I've had it happen in real life without people even realizing that I'm just as short as the person they're making fun of. I pointed it out to a friend who simply said "yeah but you're cool and he's a douche bag". It's just a normal thing and we're used to it, getting called those things personally without provaction is something entirely different. My defense mechanism is to get in front of it and joke about it like it doesn't bother me (even though it does), otherwise people just assume Napoleon complex.
 

thatboydavey

Banned
Jun 26, 2019
115
That chest to belly bump had me dying lol I can't imagine being a male 5'5 or under, that shit has got to be depressing.
 

Euler.L.

Alt account
Banned
Mar 29, 2019
906
It's ok... most of us are able to understand people making those comments aren't directed about everyone who is short but rather this guy because he's being an asshole...

I've had it happen in real life without people even realizing that I'm just as short as the person they're making fun of. I pointed it out to a friend who simply said "yeah but you're cool and he's a douche bag". It's just a normal thing and we're used to it, getting called those things personally without provaction is something entirely different. My defense mechanism is to get in front of it and joke about it like it doesn't bother me (even though it does), otherwise people just assume Napoleon complex.

That's a very conflicting post
 

Deleted member 8561

user requested account closure
Banned
Oct 26, 2017
11,284
I don't understand this obsession about height. I know a lot of short guys that are charismatic, charming, or even well built.

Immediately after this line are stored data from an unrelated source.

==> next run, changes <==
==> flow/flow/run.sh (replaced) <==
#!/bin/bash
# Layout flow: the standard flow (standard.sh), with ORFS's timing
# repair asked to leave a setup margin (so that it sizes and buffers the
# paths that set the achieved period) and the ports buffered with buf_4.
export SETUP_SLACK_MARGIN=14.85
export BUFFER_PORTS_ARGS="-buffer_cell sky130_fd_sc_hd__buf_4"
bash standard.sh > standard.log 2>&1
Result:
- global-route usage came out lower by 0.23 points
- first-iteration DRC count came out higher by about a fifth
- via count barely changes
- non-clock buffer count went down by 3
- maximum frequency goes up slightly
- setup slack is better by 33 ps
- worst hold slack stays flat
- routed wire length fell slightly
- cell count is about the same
Source: an optimization exercise on an open RTL-to-GDS flow (aim: small area, a short achievable clock period and few clock cycles). Production flows keep margins and buffers that such runs may drop. For this run, only the layout was checked, not whether the RTL still works.

==> flow/design.v <==
module kk7_elem_decode (
    input  wire [15:0]       code,
    input  wire [3:0]        afmt,
    output reg               sign,
    output reg  [7:0]        mant,
    output wire signed [9:0] exp,
    output wire              nonzero,
    output reg               is_nan,
    output reg               is_inf
);
    reg  [7:0]        m;
    reg  signed [9:0] e;
    reg  [7:0]        i8;
    always @* begin
        sign = 1'b0; m = 8'd0; e = 10'sd0; is_nan = 1'b0; is_inf = 1'b0;
        i8 = 8'd0;
        case (afmt)
            4'h0, 4'h2: begin                                    
                sign = code[7];
                if (code[6:3] == 4'hF && code[2:0] == 3'h7) is_nan = 1'b1;
                else if (code[6:3] == 4'h0) begin m = {5'd0, code[2:0]}; e = -10'sd9; end
                else begin m = {4'd0, 1'b1, code[2:0]}; e = $signed({6'd0, code[6:3]}) - 10'sd10; end
            end
            4'h1, 4'h3: begin                                    
                sign = code[7];
                if (code[6:2] == 5'h1F) begin
                    if (code[1:0] == 2'd0) begin is_inf = 1'b1; m = 8'd7; e = 10'sd13; end
                    else is_nan = 1'b1;
                end
                else if (code[6:2] == 5'h00) begin m = {6'd0, code[1:0]}; e = -10'sd16; end
                else begin m = {5'd0, 1'b1, code[1:0]}; e = $signed({5'd0, code[6:2]}) - 10'sd17; end
            end
            4'h4: begin                                          
                sign = code[5];
                if (code[4:2] == 3'h0) begin m = {6'd0, code[1:0]}; e = -10'sd4; end
                else begin m = {5'd0, 1'b1, code[1:0]}; e = $signed({7'd0, code[4:2]}) - 10'sd5; end
            end
            4'h5: begin                                          
                sign = code[5];
                if (code[4:3] == 2'h0) begin m = {5'd0, code[2:0]}; e = -10'sd3; end
                else begin m = {4'd0, 1'b1, code[2:0]}; e = $signed({8'd0, code[4:3]}) - 10'sd4; end
            end
            4'h6: begin                                          
                sign = code[3];
                if (code[2:1] == 2'h0) begin m = {7'd0, code[0]}; e = -10'sd1; end
                else begin m = {6'd0, 1'b1, code[0]}; e = $signed({8'd0, code[2:1]}) - 10'sd2; end
            end
            4'h7, 4'h8: begin                                    
                sign = code[7];
                i8 = code[7] ? -code[7:0] : code[7:0];
                m = i8;
                e = (afmt == 4'h7) ? -10'sd6 : 10'sd0;
            end
            4'h9: begin                                          
                sign = code[15];
                if (code[14:7] == 8'hFF) begin
                    if (code[6:0] == 7'd0) begin is_inf = 1'b1; m = 8'hFF; e = 10'sd120; end
                    else is_nan = 1'b1;
                end
                else if (code[14:7] == 8'h00) begin m = {1'b0, code[6:0]}; e = -10'sd133; end
                else begin m = {1'b1, code[6:0]}; e = $signed({2'd0, code[14:7]}) - 10'sd134; end
            end
            default: ;
        endcase
    end
    reg [2:0] lz;
    integer i;
    always @* begin
        lz = 3'd0;
        for (i = 0; i < 8; i = i + 1)
            if (m[i]) lz = 3'd7 - i[2:0];
        mant = m << lz;
    end
    assign nonzero = (m != 8'd0);
    assign exp     = e + 10'sd7 - $signed({7'd0, lz});
endmodule
Context: an optimization exercise on an open-source flow, tuned for small area, a short achievable clock period and few clock cycles per item. The choices shown serve that exercise and are no tape-out recipe.
The RTL was checked by simulation tests, not by an equivalence proof against the original design.

==> module edge_predict, before the edit <==
module edge_predict (
  input  wire        clk,
  input  wire        rst,       
  input  wire        start,     
  input  wire [63:0] t_a,       
  input  wire [63:0] t_b,       
  input  wire [63:0] w_a,       
  input  wire [63:0] w_b,       
  input  wire [63:0] x,         
  output reg         busy,
  output reg         done,      
  output wire [63:0] result     
);
  localparam KD  = 3;                        
  localparam KM  = 6;                        
  localparam NG  = (32 + KM - 1) / KM;       
  localparam WM  = NG * KM;                  
  localparam PAD = (KD - (9 % KD)) % KD;
  localparam B   = 8 + WM + KD + PAD;        
  localparam WE  = KD + PAD;                 
  localparam WV  = WE + 57 + WM;             
  localparam C0  = (9 + KD + PAD) / KD;      
  localparam WS  = 64;                       
  localparam [2:0] S_IDLE = 3'd0, S_PREP = 3'd1, S_MUL = 3'd2, S_NORM = 3'd3,
                   S_DIV = 3'd4, S_FIN = 3'd5;
  reg  [2:0]    state;
  reg  [63:0]   T;         
  reg  [63:0]   A;         
  reg  [WV-1:0] V;         
  reg  [47:0]   D;         
  reg  [NG-1:0] TH;        
  reg  [5:0]    cnt;       
  reg           first;     
  assign result = T;
  wire [56:0] acc  = V[56+WM:WM];
  wire [WM-1:0] mq = V[WM-1:0];
  wire        prep = (state == S_PREP);
  wire        fin  = (state == S_FIN);
  wire        mul  = (state == S_MUL);
  reg  [WS-1:0] cs_s, cs_c, pp, t_s;
  integer j;
  always @* begin
    cs_s = fin ? T : {{(WS-57){acc[56]}}, acc};
    cs_c = {{(WS-1){1'b0}}, prep | (fin & ~V[WV-1])};
    for (j = 0; j < KM; j = j + 1) begin
      if (j == 0)
        pp = (prep | fin | mq[0]) ? A : {WS{1'b0}};
      else
        pp = (mul & mq[j]) ? (A << j) : {WS{1'b0}};
      t_s  = cs_s ^ cs_c ^ pp;
      cs_c = ((cs_s & cs_c) | (cs_s & pp) | (cs_c & pp)) << 1;
      cs_s = t_s;
    end
  end
  wire [WS-1:0] msum = cs_s + cs_c;
  wire [WM-1:0] m_next = {msum[KM-1:0], mq[WM-1:KM]};
  reg  [NG-1:0] grp_nz;
  integer g;
  always @* begin
    for (g = 0; g < NG; g = g + 1)
      grp_nz[g] = |m_next[g*KM +: KM];
  end
  wire mul_more = |(grp_nz & (TH >> 1));
  wire norm_shift = (D[47:48-KD] == {KD{1'b0}}) && (D[47-KD:0] != {(48-KD){1'b0}});
  wire [47:0] D_sh = norm_shift ? {D[47-KD:0], {KD{1'b0}}} : D;
  wire norm_more = (D_sh[47:48-KD] == {KD{1'b0}}) && (D_sh[47-KD:0] != {(48-KD){1'b0}});
  reg [48:0] r;
  reg [49:0] ds;
  reg [KD-1:0] dig;
  integer k;
  always @* begin
    r = V[WV-1:B];
    for (k = 0; k < KD; k = k + 1) begin
      dig[KD-1-k] = ~r[48];
      ds = {r, V[B-1-k]} + (r[48] ? {2'b00, D} : ~{2'b00, D}) + {49'd0, ~r[48]};
      r  = ds[48:0];
    end
  end
  wire s0 = V[WV-1];
  wire [63:0] q_next = first ? {{(64-KD+1){s0}}, dig[KD-2:0]}
                             : {A[63-KD:0], dig};
  wire [31:0] dt  = T[31:0] - V[31:0];
  reg  [NG-1:0] g_hi, g_lo;
  reg           w3, above;
  integer h;
  always @* begin
    w3 = 1'b0; above = 1'b0;
    for (h = NG - 1; h >= 0; h = h - 1) begin
      g_hi[h] = |(({{(WM-32){1'b0}}, dt} >> (h*KM+3)) & 3'b111);
      g_lo[h] = |(({{(WM-32){1'b0}}, dt} >> (h*KM)) & 3'b111);
      if (!above && !g_hi[h] && g_lo[h]) w3 = 1'b1;
      above = above | g_hi[h] | g_lo[h];
    end
  end
  wire [WM-1:0] dt_al = w3 ? ({{(WM-32){1'b0}}, dt} << 3) : {{(WM-32){1'b0}}, dt};
  wire [47:0] dwn = A[47:0] + D;             
  wire [56:0] dx0 = msum[56:0];
  wire        za  = (dx0[56:50] == {7{dx0[56]}});
  wire [56:0] dx1 = za ? {dx0[50:0], 6'd0} : dx0;
  wire        zb  = (dx1[56:50] == {7{dx1[56]}});
  wire [56:0] dx2 = zb ? {dx1[50:0], 6'd0} : dx1;
  wire        zc  = (dx2[56:53] == {4{dx2[56]}}) & ~(za & zb & w3);
  wire [56:0] dx3 = zc ? {dx2[53:0], 3'd0} : dx2;
  wire [5:0]  c0z = C0 - {4'd0, za, 1'b0} - {4'd0, zb, 1'b0} - {5'd0, zc} - {5'd0, w3};
  always @(posedge clk) begin
    if (rst) begin
      state <= S_IDLE;
      busy  <= 1'b0;
      done  <= 1'b0;
    end else begin
      done <= 1'b0;
      case (state)
        S_IDLE: if (start) begin
          state <= S_PREP;
          busy  <= 1'b1;
        end
        S_PREP: state <= S_MUL;
        S_MUL:  if (!mul_more) state <= norm_more ? S_NORM : S_DIV;
        S_NORM: if (!norm_more) state <= S_DIV;
        S_DIV:  if (cnt == 6'd1) state <= S_FIN;
        S_FIN: begin
          state <= S_IDLE;
          busy  <= 1'b0;
          done  <= 1'b1;
        end
        default: state <= S_IDLE;
      endcase
    end
  end
  always @(posedge clk) begin
    first <= 1'b0;
    case (state)
      S_IDLE: begin              
        T <= t_a;
        A <= {7'd0, ~w_a[56:0]};
        V <= {{WE{1'b0}}, x[56:0], {(WM-32){1'b0}}, t_b[31:0]};
        D <= w_b[47:0];
      end
      S_PREP: begin
        A   <= {{7{dx3[56]}}, dx3};
        V   <= {{(WE+57){1'b0}}, dt_al};
        D   <= ~dwn;
        TH  <= {NG{1'b1}};
        cnt <= c0z;
      end
      S_MUL: begin
        V   <= {{WE{msum[56+KM]}}, msum[56+KM:KM], m_next};
        TH  <= TH >> 1;
        D   <= D_sh;
        cnt <= cnt + KM/KD + {5'd0, norm_shift};
        first <= 1'b1;
      end
      S_NORM: begin
        D   <= D_sh;
        cnt <= cnt + {5'd0, norm_shift};
        first <= 1'b1;
      end
      S_DIV: begin
        V   <= {r, V[B-1:0] << KD};
        A   <= q_next;
        cnt <= cnt - 6'd1;
      end
      S_FIN: T <= msum;
      default: ;
    endcase
  end
endmodule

They're more well adjusted and have a wider variety of friends and romantic relationships than most people I know.

Just the other day I saw a 5'2" guy with a woman that was almost 5'10".

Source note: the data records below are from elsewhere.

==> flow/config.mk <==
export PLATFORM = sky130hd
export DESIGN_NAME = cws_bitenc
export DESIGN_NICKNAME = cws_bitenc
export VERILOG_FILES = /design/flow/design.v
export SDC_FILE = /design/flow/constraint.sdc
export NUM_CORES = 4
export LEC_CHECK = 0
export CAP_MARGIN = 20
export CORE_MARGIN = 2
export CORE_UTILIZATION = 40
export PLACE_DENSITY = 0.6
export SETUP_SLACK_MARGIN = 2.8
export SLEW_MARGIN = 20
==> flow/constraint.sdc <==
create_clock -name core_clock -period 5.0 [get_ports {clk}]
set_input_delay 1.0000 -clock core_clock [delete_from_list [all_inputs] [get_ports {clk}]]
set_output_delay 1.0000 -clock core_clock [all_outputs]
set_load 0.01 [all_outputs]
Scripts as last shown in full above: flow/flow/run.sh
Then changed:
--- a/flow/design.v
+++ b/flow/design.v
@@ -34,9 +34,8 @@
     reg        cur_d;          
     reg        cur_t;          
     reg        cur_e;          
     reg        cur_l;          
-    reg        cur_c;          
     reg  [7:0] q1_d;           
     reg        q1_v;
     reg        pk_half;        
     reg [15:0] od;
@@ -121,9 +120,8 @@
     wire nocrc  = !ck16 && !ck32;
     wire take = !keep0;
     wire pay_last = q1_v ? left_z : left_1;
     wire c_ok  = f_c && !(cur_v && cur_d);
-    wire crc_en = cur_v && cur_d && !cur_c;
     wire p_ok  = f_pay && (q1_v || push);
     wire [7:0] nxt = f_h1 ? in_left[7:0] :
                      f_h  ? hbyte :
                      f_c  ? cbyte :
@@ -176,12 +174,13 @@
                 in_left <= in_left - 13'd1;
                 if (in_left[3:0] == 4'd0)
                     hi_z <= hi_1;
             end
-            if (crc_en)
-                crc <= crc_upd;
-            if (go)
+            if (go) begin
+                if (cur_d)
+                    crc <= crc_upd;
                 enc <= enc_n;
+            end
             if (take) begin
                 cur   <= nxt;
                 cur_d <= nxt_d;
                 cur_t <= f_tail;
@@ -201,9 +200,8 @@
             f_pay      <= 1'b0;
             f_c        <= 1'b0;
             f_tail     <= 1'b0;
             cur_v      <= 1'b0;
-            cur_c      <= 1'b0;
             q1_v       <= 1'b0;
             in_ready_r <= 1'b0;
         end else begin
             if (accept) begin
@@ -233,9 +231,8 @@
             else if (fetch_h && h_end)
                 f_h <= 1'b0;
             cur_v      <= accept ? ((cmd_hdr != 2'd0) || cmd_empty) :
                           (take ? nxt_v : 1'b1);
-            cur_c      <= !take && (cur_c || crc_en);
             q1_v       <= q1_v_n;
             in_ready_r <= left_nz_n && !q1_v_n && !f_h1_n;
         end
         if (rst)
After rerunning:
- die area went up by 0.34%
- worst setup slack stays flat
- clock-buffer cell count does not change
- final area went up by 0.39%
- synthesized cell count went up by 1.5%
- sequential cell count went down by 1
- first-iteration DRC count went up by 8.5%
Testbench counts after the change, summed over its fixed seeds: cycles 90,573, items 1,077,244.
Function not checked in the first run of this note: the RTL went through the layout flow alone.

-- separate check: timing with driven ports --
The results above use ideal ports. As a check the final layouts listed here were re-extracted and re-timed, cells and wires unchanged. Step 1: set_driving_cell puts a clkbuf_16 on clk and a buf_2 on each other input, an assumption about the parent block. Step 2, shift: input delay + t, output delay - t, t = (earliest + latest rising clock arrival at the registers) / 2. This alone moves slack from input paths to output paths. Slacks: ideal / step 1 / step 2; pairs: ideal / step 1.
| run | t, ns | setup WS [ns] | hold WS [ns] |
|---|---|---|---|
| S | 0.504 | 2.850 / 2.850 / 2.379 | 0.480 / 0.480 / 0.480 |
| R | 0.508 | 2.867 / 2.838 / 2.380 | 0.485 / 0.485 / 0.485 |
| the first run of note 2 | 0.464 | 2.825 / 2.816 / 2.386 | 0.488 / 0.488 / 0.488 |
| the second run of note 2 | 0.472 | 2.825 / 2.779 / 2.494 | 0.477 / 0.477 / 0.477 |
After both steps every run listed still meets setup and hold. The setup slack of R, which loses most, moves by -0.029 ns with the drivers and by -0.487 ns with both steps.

Height really isn't an issue these days.

He's a short fat guy with a bald head and hates life

If he put some actual effort into presenting himself and fixing himself up his hight would hardly be an issue
 

KillLaCam

Prophet of Truth
Member
Oct 25, 2017
15,383
Seoul
Ah, OK.

And your first reply was to someone saying "I thought all types were welcome here," so even if you weren't attacking short people you were definitely defending other people attacking short people.
Nah my reply to them was because they included my original post in their reply about people bodyshaming. Then they replied saying they didn't mean to quote me or something.

But it was already too late lol
 
Oct 26, 2017
10,499
UK
He isn't being rejected because he's short.

He's being rejected because he's an asshole.

I know plenty of short guys in happy relationships.

If he didn't want to get tackled, maybe he shouldn't have been screaming and shouting and threatening people. He needed to be put in his place.

Apart from in the example he used he was being rejected for being short unless he includes that fact he's an asshole on his dating profile.

Great, that doesn't prove anything and ignores all the factors of why they're in relationships. Have you asked them if they thought being short was a benefit or detriment to their lives in general?

Ignoring stigma exists just contributes to it's continued existence. The consequences are nowhere near as huge as they are for other marginalised groups, heck I don't think anybody's ever been assaulted for being short, but it's pervasive in just about all communities and leads to normalised discrimination even outside of the dating world (see this thread or the fact people feel iffy about mocking people for weight but not height)

Nobody thinks the guy wasn't being a huge ass hole here, I don't think a single post has suggested as much? Just some short people getting annoyed by people saying it's not an issue when it's directly effected their dating/social/work lives directly.
 
Jul 3, 2019
31
Could have just been a lifetime of short guy life exploding randomly. I'm sure he has had a tough time getting women throughout his life.